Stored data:
------------------------------------------------------------------------

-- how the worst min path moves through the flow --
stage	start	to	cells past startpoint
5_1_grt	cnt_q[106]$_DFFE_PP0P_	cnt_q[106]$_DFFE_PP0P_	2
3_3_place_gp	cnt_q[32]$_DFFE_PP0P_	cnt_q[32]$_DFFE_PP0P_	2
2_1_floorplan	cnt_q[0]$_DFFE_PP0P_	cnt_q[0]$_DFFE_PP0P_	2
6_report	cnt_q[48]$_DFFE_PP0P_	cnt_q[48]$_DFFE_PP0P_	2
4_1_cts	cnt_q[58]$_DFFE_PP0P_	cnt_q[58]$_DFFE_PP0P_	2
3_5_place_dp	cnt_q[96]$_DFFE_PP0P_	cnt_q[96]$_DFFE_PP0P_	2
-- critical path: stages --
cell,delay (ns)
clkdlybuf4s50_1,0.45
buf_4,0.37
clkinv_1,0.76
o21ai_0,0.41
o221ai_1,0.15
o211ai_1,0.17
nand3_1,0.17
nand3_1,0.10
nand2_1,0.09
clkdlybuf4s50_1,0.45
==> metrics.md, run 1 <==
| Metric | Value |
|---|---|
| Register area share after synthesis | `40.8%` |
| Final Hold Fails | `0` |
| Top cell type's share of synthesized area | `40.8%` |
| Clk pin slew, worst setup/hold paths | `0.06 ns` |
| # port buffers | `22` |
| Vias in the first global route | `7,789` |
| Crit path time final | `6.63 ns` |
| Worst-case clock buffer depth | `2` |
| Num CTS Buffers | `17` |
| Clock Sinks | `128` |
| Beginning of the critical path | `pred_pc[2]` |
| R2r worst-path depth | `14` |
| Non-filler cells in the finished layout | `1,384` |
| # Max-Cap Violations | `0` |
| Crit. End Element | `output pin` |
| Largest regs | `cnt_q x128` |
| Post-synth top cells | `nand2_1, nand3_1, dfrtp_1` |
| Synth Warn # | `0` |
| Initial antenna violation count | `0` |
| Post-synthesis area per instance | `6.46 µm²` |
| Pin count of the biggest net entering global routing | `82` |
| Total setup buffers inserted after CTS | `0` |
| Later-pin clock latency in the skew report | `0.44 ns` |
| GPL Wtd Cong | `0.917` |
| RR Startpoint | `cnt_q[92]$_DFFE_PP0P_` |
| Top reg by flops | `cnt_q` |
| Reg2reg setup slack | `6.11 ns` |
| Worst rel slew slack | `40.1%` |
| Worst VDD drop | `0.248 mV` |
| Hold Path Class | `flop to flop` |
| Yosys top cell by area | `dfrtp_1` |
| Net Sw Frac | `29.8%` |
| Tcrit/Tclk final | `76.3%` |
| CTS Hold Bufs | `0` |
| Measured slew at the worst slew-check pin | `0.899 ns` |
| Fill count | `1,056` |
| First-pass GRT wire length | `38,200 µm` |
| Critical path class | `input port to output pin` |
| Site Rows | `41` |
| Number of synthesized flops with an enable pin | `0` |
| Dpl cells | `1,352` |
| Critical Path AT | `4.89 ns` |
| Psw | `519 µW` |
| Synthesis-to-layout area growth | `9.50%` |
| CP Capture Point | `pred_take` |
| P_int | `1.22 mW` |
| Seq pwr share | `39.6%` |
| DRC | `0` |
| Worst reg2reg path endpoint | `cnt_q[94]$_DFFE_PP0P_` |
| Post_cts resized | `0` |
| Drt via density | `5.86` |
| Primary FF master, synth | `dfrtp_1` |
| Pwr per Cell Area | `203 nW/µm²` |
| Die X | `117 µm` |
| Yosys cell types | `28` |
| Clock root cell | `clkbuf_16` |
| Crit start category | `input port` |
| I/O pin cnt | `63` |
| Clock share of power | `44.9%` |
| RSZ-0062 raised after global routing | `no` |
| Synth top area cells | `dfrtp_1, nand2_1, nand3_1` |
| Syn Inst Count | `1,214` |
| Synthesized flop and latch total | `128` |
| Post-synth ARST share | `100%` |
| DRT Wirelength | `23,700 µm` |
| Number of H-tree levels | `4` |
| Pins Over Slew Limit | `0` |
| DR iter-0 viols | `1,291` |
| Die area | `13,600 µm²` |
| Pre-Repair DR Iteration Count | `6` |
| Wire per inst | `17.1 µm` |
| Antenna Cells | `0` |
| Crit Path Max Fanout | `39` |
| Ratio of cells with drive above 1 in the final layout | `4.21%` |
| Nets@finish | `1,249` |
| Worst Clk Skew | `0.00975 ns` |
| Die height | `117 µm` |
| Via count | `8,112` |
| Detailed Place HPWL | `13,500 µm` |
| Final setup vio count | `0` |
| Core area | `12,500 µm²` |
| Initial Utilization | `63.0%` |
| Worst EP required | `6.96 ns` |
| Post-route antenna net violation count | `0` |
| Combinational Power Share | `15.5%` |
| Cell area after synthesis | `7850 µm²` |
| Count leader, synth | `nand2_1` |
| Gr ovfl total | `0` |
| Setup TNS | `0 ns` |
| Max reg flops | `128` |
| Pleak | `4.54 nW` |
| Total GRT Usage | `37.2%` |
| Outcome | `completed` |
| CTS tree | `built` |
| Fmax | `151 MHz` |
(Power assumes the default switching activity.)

------------------------------------------------------------------------

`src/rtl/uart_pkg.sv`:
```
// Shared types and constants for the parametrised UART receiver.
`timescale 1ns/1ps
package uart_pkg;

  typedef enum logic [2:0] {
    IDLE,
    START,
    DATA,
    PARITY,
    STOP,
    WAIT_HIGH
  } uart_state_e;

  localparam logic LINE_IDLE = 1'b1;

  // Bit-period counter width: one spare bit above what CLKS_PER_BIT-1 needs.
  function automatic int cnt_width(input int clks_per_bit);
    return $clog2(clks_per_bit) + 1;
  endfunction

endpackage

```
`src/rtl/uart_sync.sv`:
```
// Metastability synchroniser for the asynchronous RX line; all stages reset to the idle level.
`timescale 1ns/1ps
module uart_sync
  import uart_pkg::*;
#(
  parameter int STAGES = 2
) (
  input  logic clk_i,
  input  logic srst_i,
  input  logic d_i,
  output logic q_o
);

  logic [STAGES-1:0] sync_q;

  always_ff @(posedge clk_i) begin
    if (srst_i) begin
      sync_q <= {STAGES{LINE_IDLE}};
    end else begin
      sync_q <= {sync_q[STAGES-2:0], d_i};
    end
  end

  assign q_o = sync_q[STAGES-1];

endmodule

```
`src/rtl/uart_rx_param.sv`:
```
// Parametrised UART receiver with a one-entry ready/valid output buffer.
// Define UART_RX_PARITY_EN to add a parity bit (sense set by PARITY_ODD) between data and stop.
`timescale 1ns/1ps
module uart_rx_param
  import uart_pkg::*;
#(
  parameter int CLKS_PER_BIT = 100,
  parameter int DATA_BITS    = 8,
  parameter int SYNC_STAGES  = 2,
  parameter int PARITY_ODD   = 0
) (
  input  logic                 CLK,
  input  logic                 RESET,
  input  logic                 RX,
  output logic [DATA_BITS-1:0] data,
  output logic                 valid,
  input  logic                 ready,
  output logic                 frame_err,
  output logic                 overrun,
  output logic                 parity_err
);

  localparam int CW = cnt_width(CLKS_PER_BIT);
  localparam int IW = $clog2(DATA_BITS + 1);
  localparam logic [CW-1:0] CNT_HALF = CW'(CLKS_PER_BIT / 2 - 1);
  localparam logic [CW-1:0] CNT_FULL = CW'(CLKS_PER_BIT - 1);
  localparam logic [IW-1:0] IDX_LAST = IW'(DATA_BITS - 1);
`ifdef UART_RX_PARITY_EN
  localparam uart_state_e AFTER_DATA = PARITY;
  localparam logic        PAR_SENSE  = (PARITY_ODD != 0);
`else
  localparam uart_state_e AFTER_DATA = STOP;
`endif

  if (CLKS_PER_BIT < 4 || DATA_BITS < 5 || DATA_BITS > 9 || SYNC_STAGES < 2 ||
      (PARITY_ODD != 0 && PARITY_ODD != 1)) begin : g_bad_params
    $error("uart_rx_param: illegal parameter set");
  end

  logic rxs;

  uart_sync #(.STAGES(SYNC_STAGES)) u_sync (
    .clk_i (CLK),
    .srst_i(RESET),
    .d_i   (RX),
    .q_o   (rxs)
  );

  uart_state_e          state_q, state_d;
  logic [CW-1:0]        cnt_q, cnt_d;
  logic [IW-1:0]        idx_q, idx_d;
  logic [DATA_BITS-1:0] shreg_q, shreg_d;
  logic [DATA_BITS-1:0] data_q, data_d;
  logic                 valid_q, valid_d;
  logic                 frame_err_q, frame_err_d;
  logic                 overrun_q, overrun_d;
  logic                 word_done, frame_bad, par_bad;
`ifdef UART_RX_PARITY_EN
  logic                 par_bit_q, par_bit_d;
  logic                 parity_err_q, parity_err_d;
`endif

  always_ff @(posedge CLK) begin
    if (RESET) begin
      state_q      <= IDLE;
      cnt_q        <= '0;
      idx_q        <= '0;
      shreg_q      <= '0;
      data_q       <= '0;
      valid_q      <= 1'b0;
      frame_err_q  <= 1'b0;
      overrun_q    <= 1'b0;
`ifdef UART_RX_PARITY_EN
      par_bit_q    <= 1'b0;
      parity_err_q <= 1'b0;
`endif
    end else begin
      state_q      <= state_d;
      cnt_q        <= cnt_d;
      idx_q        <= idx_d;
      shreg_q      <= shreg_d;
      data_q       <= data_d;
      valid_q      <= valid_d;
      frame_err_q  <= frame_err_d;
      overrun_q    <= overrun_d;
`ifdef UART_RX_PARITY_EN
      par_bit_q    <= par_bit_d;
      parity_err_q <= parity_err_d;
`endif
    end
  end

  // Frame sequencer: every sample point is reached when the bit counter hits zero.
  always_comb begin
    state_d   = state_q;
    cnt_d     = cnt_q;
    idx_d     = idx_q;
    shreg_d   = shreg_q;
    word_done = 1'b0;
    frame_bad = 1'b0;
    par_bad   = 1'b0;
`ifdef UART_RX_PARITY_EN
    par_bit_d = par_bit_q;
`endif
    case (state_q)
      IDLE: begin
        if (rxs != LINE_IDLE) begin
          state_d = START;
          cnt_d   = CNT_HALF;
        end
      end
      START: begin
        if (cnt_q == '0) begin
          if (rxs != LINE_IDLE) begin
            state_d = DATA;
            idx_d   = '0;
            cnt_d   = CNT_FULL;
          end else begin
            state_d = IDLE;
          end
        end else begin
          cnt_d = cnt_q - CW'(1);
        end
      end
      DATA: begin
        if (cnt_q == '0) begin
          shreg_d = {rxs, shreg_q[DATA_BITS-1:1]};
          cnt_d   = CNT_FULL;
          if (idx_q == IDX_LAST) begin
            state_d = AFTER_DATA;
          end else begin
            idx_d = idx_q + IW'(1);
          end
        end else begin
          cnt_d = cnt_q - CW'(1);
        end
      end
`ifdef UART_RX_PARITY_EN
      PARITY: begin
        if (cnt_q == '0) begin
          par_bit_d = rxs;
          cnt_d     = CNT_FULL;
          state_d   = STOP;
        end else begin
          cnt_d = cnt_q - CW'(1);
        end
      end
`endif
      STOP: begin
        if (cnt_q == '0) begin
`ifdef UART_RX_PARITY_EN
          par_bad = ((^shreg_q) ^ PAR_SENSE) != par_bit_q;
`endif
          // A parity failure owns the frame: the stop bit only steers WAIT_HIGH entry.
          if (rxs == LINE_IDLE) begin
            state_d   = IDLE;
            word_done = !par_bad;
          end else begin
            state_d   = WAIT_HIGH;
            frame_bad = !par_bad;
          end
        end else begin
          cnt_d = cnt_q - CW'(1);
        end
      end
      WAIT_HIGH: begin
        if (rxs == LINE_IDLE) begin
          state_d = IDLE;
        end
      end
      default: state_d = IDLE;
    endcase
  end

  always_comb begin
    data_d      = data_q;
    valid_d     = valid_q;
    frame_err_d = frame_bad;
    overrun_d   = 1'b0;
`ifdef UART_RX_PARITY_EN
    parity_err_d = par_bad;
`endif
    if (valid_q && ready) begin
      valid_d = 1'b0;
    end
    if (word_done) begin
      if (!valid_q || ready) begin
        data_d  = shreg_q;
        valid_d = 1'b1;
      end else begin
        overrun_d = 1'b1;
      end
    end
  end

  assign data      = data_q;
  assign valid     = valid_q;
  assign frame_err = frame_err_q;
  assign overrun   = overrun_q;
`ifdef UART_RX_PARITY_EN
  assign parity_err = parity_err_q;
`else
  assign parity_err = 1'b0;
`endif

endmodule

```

------------------------------------------------------------------------

§ What is required:
Could you repeat exactly the lines above from the line with "Initial Utilization |" up to and including the line with "(Power assumes the", and only those?

§ Answer box:
| Initial Utilization | `63.0%` |
| Worst EP required | `6.96 ns` |
| Post-route antenna net violation count | `0` |
| Combinational Power Share | `15.5%` |
| Cell area after synthesis | `7850 µm²` |
| Count leader, synth | `nand2_1` |
| Gr ovfl total | `0` |
| Setup TNS | `0 ns` |
| Max reg flops | `128` |
| Pleak | `4.54 nW` |
| Total GRT Usage | `37.2%` |
| Outcome | `completed` |
| CTS tree | `built` |
| Fmax | `151 MHz` |
(Power assumes the default switching activity.)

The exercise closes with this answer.